> **EXERCISE PROMPT**
For each line of the data that includes the word "NSIG", copy the line.

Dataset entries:
== Segment start ==

## src/hw/charger_event_regs.vh

```
`ifndef CHARGER_EVENT_REGS_VH
`define CHARGER_EVENT_REGS_VH

// ----------------------------------------
// state codes
// ----------------------------------------
`define ST_OFF         4'h0
`define ST_WAIT        4'h1
`define ST_SAFE        4'h2
`define ST_PRE         4'h3
`define ST_FULL        4'h4
`define ST_VOLT        4'h5
`define ST_DONE        4'h6
`define ST_DPP         4'h7
`define ST_WEAK_WAIT   4'h8
`define ST_WEAK_SAFE   4'h9
`define ST_WEAK_CHG    4'hA
`define ST_FAULT       4'hB
`define ST_BST_WAIT    4'hC
`define ST_BST_ON      4'hD
`define ST_BST_FAULT   4'hE
`define ST_BST_OL      4'hF
`define ST_CONFIG      4'h0

// ----------------------------------------
// status field positions
// ----------------------------------------
`define STAT_STATE_HI  7
`define STAT_STATE_LO  4
`define STAT_SWITCH    3
`define STAT_THERM     2
`define STAT_SIRQ      1
`define STAT_FIRQ      0

// ----------------------------------------
// interrupt field positions
// ----------------------------------------
`define STATIRQ_STATE  0
`define FAULTA_BATTERY_REMOVED_FLAG  0
`define BSTIRQ_ILIM    0
`define BSTIRQ_OV      1
`define BSTIRQ_BATLO   2

// ----------------------------------------
// reset values
// ----------------------------------------
`define IRQ_RESET      8'h00

// ----------------------------------------
// timing
// ----------------------------------------
`define CLK_PERIOD_NS  10
`define PULSE_NS       100
`define PULSE_CYCLES   (`PULSE_NS / `CLK_PERIOD_NS)
`define BST_START_MS   16
`define BST_START_CYC  (`BST_START_MS * 1000000 / `CLK_PERIOD_NS)
`define DEB_CYCLES     16

`endif

```

## src/hw/charger_event_report.v

```verilog
`timescale 1ns/100ps
`default_nettype none
`include "charger_event_regs.vh"

module charger_event_report #(
    parameter BST_START_CYCLES = `BST_START_CYC
) (
    input wire sys_clk,
    input wire reset_n,
    input wire input_uv_ok,
    input wire input_ov,
    input wire therm_removed,
    input wire bat_low,
    input wire switch_sense,
    input wire therm_sense,
    input wire boost_enable_pin,
    input wire boost_enable_set,
    input wire boost_enable_clr,
    input wire [3:0] charger_state,
    input wire trans_disable,
    input wire factory_regulation_bit,
    input wire global_mask,
    input wire [7:0] status_irq_mask,
    input wire [7:0] charger_fault_mask_a,
    input wire [7:0] charger_fault_mask_b,
    input wire [7:0] boost_irq_mask,
    input wire [7:0] charger_fault_src_b,
    input wire [7:0] status_src,
    input wire rd_status_irq,
    input wire rd_fault_a,
    input wire rd_fault_b,
    input wire rd_boost_irq,
    output reg [7:0] status_reg_ff,
    output reg [7:0] status_irq_ff,
    output reg [7:0] charger_fault_irq_a,
    output reg [7:0] charger_fault_irq_b,
    output reg [7:0] boost_irq_reg,
    output reg boost_enable_bit,
    output reg event_pin_ff,
    output reg trans_enable_ff,
    output reg converter_on_ff,
    output reg input_switch_ff,
    output reg iin_loop_en_ff,
    output reg ichg_loop_en_ff
);

// ----------------------------------------
// synchronisers and debounce
// ----------------------------------------
localparam NSIG = 8;
wire [NSIG-1:0] raw;
assign raw = {boost_enable_pin, therm_sense, switch_sense, bat_low,
              therm_removed, input_ov, input_uv_ok, 1'b0};
reg [NSIG-1:0] sync1_ff;
reg [NSIG-1:0] sync2_ff;
wire [NSIG-1:0] deb;
genvar g;
generate
    for (g = 0; g < NSIG; g = g + 1) begin : g_deb
        reg [4:0] cnt_ff;
        reg val_ff;
        always @(posedge sys_clk) begin
            if (!reset_n) begin
                cnt_ff <= 5'h00;
                val_ff <= 1'b0;
            end else if (sync2_ff[g] == val_ff) begin
                cnt_ff <= 5'h00;
            end else if (cnt_ff == `DEB_CYCLES - 1) begin
                cnt_ff <= 5'h00;
                val_ff <= sync2_ff[g];
            end else begin
                cnt_ff <= cnt_ff + 5'h01;
            end
        end
        assign deb[g] = val_ff;
    end
endgenerate

always @(posedge sys_clk) begin
    if (!reset_n) begin
        sync1_ff <= {NSIG{1'b0}};
        sync2_ff <= {NSIG{1'b0}};
    end else begin
        sync1_ff <= raw;
        sync2_ff <= sync1_ff;
    end
end

wire uv_ok = deb[1];
wire ov = deb[2];
wire t_rmv = deb[3];
wire b_low = deb[4];
wire sw_p = deb[5];
wire th_p = deb[6];
wire pin_en = deb[7];

// ----------------------------------------
// helper functions
// ----------------------------------------
function is_boost;
    input [3:0] s;
    begin
        is_boost = (s[3:2] == 2'b11);
    end
endfunction

function is_charging;
    input [3:0] s;
    begin
        case (s)
            `ST_WAIT, `ST_SAFE, `ST_PRE, `ST_FULL, `ST_VOLT, `ST_DPP,
            `ST_WEAK_WAIT, `ST_WEAK_SAFE, `ST_WEAK_CHG:
                is_charging = 1'b1;
            default:
                is_charging = 1'b0;
        endcase
    end
endfunction

function [7:0] rc_update;
    input [7:0] cur;
    input [7:0] set;
    input rd;
    begin
        rc_update = (rd ? 8'h00 : cur) | set;
    end
endfunction

// ----------------------------------------
// boost control
// ----------------------------------------
localparam B_IDLE = 3'b001;
localparam B_START = 3'b010;
localparam B_RUN = 3'b100;
reg [2:0] bst_ff;
reg [2:0] nxt_bst;
reg [23:0] bst_cnt_ff;
reg pin_en_d_ff;
reg bit_d_ff;
reg lockout_ff;
reg [7:0] bst_set;
wire req = pin_en | boost_enable_bit;
wire req_d = pin_en_d_ff | bit_d_ff;
wire toggled = (pin_en & ~pin_en_d_ff) | (boost_enable_bit & ~bit_d_ff);

always @* begin
    nxt_bst = bst_ff;
    bst_set = 8'h00;
    case (bst_ff)
        B_IDLE: begin
            if (req && (!lockout_ff || toggled)) begin
                nxt_bst = B_START;
            end
        end
        B_START: begin
            if (!req) begin
                nxt_bst = B_IDLE;
            end else if (uv_ok) begin
                nxt_bst = B_RUN;
            end else if (bst_cnt_ff >= BST_START_CYCLES - 1) begin
                nxt_bst = B_IDLE;
                bst_set[`BSTIRQ_ILIM] = 1'b1;
            end
        end
        B_RUN: begin
            if (!req) begin
                nxt_bst = B_IDLE;
            end else if (ov) begin
                nxt_bst = B_IDLE;
                bst_set[`BSTIRQ_OV] = 1'b1;
            end else if (!uv_ok) begin
                nxt_bst = B_IDLE;
                bst_set[`BSTIRQ_ILIM] = 1'b1;
            end else if (b_low) begin
                nxt_bst = B_IDLE;
                bst_set[`BSTIRQ_BATLO] = 1'b1;
            end
        end
        default: nxt_bst = B_IDLE;
    endcase
end

always @(posedge sys_clk) begin
    if (!reset_n) begin
        bst_ff <= B_IDLE;
        bst_cnt_ff <= 24'h000000;
        pin_en_d_ff <= 1'b0;
        bit_d_ff <= 1'b0;
        lockout_ff <= 1'b0;
        boost_enable_bit <= 1'b0;
    end else begin
        bst_ff <= nxt_bst;
        pin_en_d_ff <= pin_en;
        bit_d_ff <= boost_enable_bit;
        bst_cnt_ff <= (bst_ff == B_START) ? bst_cnt_ff + 24'h000001
                                          : 24'h000000;
        if (bst_set != 8'h00) begin
            lockout_ff <= 1'b1;
        end else if (bst_ff == B_START) begin
            lockout_ff <= 1'b0;
        end
        if (bst_set[`BSTIRQ_OV] || boost_enable_clr) begin
            boost_enable_bit <= 1'b0;
        end else if (boost_enable_set) begin
            boost_enable_bit <= 1'b1;
        end
    end
end

// ----------------------------------------
// charger state, removal, presence
// ----------------------------------------
reg [3:0] chg_ff;
reg [3:0] nxt_state;
reg [3:0] state_ff;
reg rmv_pend_ff;
reg t_rmv_d_ff;
reg sw_pres_ff;
reg th_pres_ff;
wire boosting = (bst_ff != B_IDLE) || is_boost(state_ff);
wire rmv_edge = t_rmv & ~t_rmv_d_ff;

always @* begin
    if (bst_ff == B_START) begin
        nxt_state = `ST_BST_WAIT;
    end else if (bst_ff == B_RUN) begin
        nxt_state = `ST_BST_ON;
    end else if (lockout_ff && req_d) begin
        nxt_state = `ST_BST_FAULT;
    end else if (rmv_edge) begin
        nxt_state = `ST_FAULT;
    end else if (rmv_pend_ff) begin
        nxt_state = sw_pres_ff ? `ST_WEAK_WAIT : `ST_FAULT;
    end else begin
        nxt_state = chg_ff;
    end
end

always @(posedge sys_clk) begin
    if (!reset_n) begin
        chg_ff <= `ST_OFF;
        state_ff <= `ST_OFF;
        rmv_pend_ff <= 1'b0;
        t_rmv_d_ff <= 1'b0;
        sw_pres_ff <= 1'b0;
        th_pres_ff <= 1'b0;
    end else begin
        chg_ff <= charger_state;
        state_ff <= nxt_state;
        t_rmv_d_ff <= t_rmv;
        if (rmv_edge) begin
            rmv_pend_ff <= 1'b1;
        end else if (!t_rmv) begin
            rmv_pend_ff <= 1'b0;
        end
        if (state_ff == `ST_CONFIG) begin
            sw_pres_ff <= sw_p;
            th_pres_ff <= th_p;
        end
    end
end

wire state_chg = (nxt_state != state_ff);

// ----------------------------------------
// interrupt registers
// ----------------------------------------
reg [7:0] stat_src_d_ff;
reg [7:0] fb_src_d_ff;
wire [7:0] stat_set = (status_src & ~stat_src_d_ff) |
                      {7'h00, state_chg};
wire [7:0] fa_set = {7'h00, rmv_edge};
wire [7:0] fb_set = charger_fault_src_b & ~fb_src_d_ff;
wire [7:0] stat_nxt = rc_update(status_irq_ff, stat_set, rd_status_irq);
wire [7:0] fa_nxt = rc_update(charger_fault_irq_a, fa_set, rd_fault_a);
wire [7:0] fb_nxt = rc_update(charger_fault_irq_b, fb_set, rd_fault_b);
wire [7:0] bi_nxt = rc_update(boost_irq_reg, bst_set, rd_boost_irq);
wire [7:0] fa_keep = boosting ? `IRQ_RESET : fa_nxt;
wire [7:0] fb_keep = boosting ? `IRQ_RESET : fb_nxt;

always @(posedge sys_clk) begin
    if (!reset_n) begin
        status_irq_ff <= `IRQ_RESET;
        charger_fault_irq_a <= `IRQ_RESET;
        charger_fault_irq_b <= `IRQ_RESET;
        boost_irq_reg <= `IRQ_RESET;
        stat_src_d_ff <= 8'h00;
        fb_src_d_ff <= 8'h00;
    end else begin
        stat_src_d_ff <= status_src;
        fb_src_d_ff <= charger_fault_src_b;
        status_irq_ff <= stat_nxt;
        boost_irq_reg <= bi_nxt;
        charger_fault_irq_a <= fa_keep;
        charger_fault_irq_b <= fb_keep;
    end
end

// ----------------------------------------
// event pin pulse
// ----------------------------------------
localparam [7:0] PULSE_LEN = `PULSE_CYCLES;
reg [7:0] pulse_cnt_ff;
reg armed_ff;
reg pulse_lvl_ff;
wire any_unmasked = |(stat_set & ~status_irq_mask) |
                    (!boosting && |(fa_set & ~charger_fault_mask_a)) |
                    (!boosting && |(fb_set & ~charger_fault_mask_b)) |
                    |(bst_set & ~boost_irq_mask);
wire all_clear = (status_irq_ff | charger_fault_irq_a |
                  charger_fault_irq_b | boost_irq_reg) == 8'h00;
wire steady_low = is_charging(nxt_state) && !is_boost(nxt_state);
wire fire = any_unmasked && !global_mask &&
            (armed_ff || all_clear) &&
            (pulse_cnt_ff == 8'h00);

always @(posedge sys_clk) begin
    if (!reset_n) begin
        pulse_cnt_ff <= 8'h00;
        armed_ff <= 1'b1;
        pulse_lvl_ff <= 1'b0;
        event_pin_ff <= 1'b1;
    end else begin
        if (fire) begin
            pulse_cnt_ff <= PULSE_LEN;
            pulse_lvl_ff <= steady_low;
            armed_ff <= 1'b0;
        end else if (pulse_cnt_ff != 8'h00) begin
            pulse_cnt_ff <= pulse_cnt_ff - 8'h01;
        end else if (all_clear) begin
            armed_ff <= 1'b1;
        end
        if (fire) begin
            event_pin_ff <= steady_low;
        end else if (pulse_cnt_ff > 8'h01) begin
            event_pin_ff <= pulse_lvl_ff;
        end else begin
            event_pin_ff <= ~steady_low;
        end
    end
end

// ----------------------------------------
// status and outputs
// ----------------------------------------
wire past_config = (state_ff != `ST_CONFIG);

always @(posedge sys_clk) begin
    if (!reset_n) begin
        status_reg_ff <= 8'h00;
        trans_enable_ff <= 1'b0;
        converter_on_ff <= 1'b0;
        input_switch_ff <= 1'b0;
        iin_loop_en_ff <= 1'b1;
        ichg_loop_en_ff <= 1'b1;
    end else begin
        status_reg_ff[`STAT_STATE_HI:`STAT_STATE_LO] <= nxt_state;
        status_reg_ff[`STAT_SWITCH] <= past_config & sw_pres_ff;
        status_reg_ff[`STAT_THERM] <= past_config & th_pres_ff;
        status_reg_ff[`STAT_SIRQ] <= |stat_nxt;
        status_reg_ff[`STAT_FIRQ] <= |fa_keep | |fb_keep | |bi_nxt;
        trans_enable_ff <= uv_ok & ~ov & ~trans_disable;
        converter_on_ff <= (nxt_bst != B_IDLE) ||
                           (nxt_state != `ST_FAULT &&
                            !is_boost(nxt_state));
        input_switch_ff <= (nxt_bst != B_IDLE) || !boosting;
        iin_loop_en_ff <= ~factory_regulation_bit;
        ichg_loop_en_ff <= ~factory_regulation_bit;
    end
end

endmodule
`default_nettype wire

```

== Segment end ==

> **EXPECTED ANSWER**
localparam NSIG = 8;
wire [NSIG-1:0] raw;
reg [NSIG-1:0] sync1_ff;
reg [NSIG-1:0] sync2_ff;
wire [NSIG-1:0] deb;
    for (g = 0; g < NSIG; g = g + 1) begin : g_deb
        sync1_ff <= {NSIG{1'b0}};
        sync2_ff <= {NSIG{1'b0}};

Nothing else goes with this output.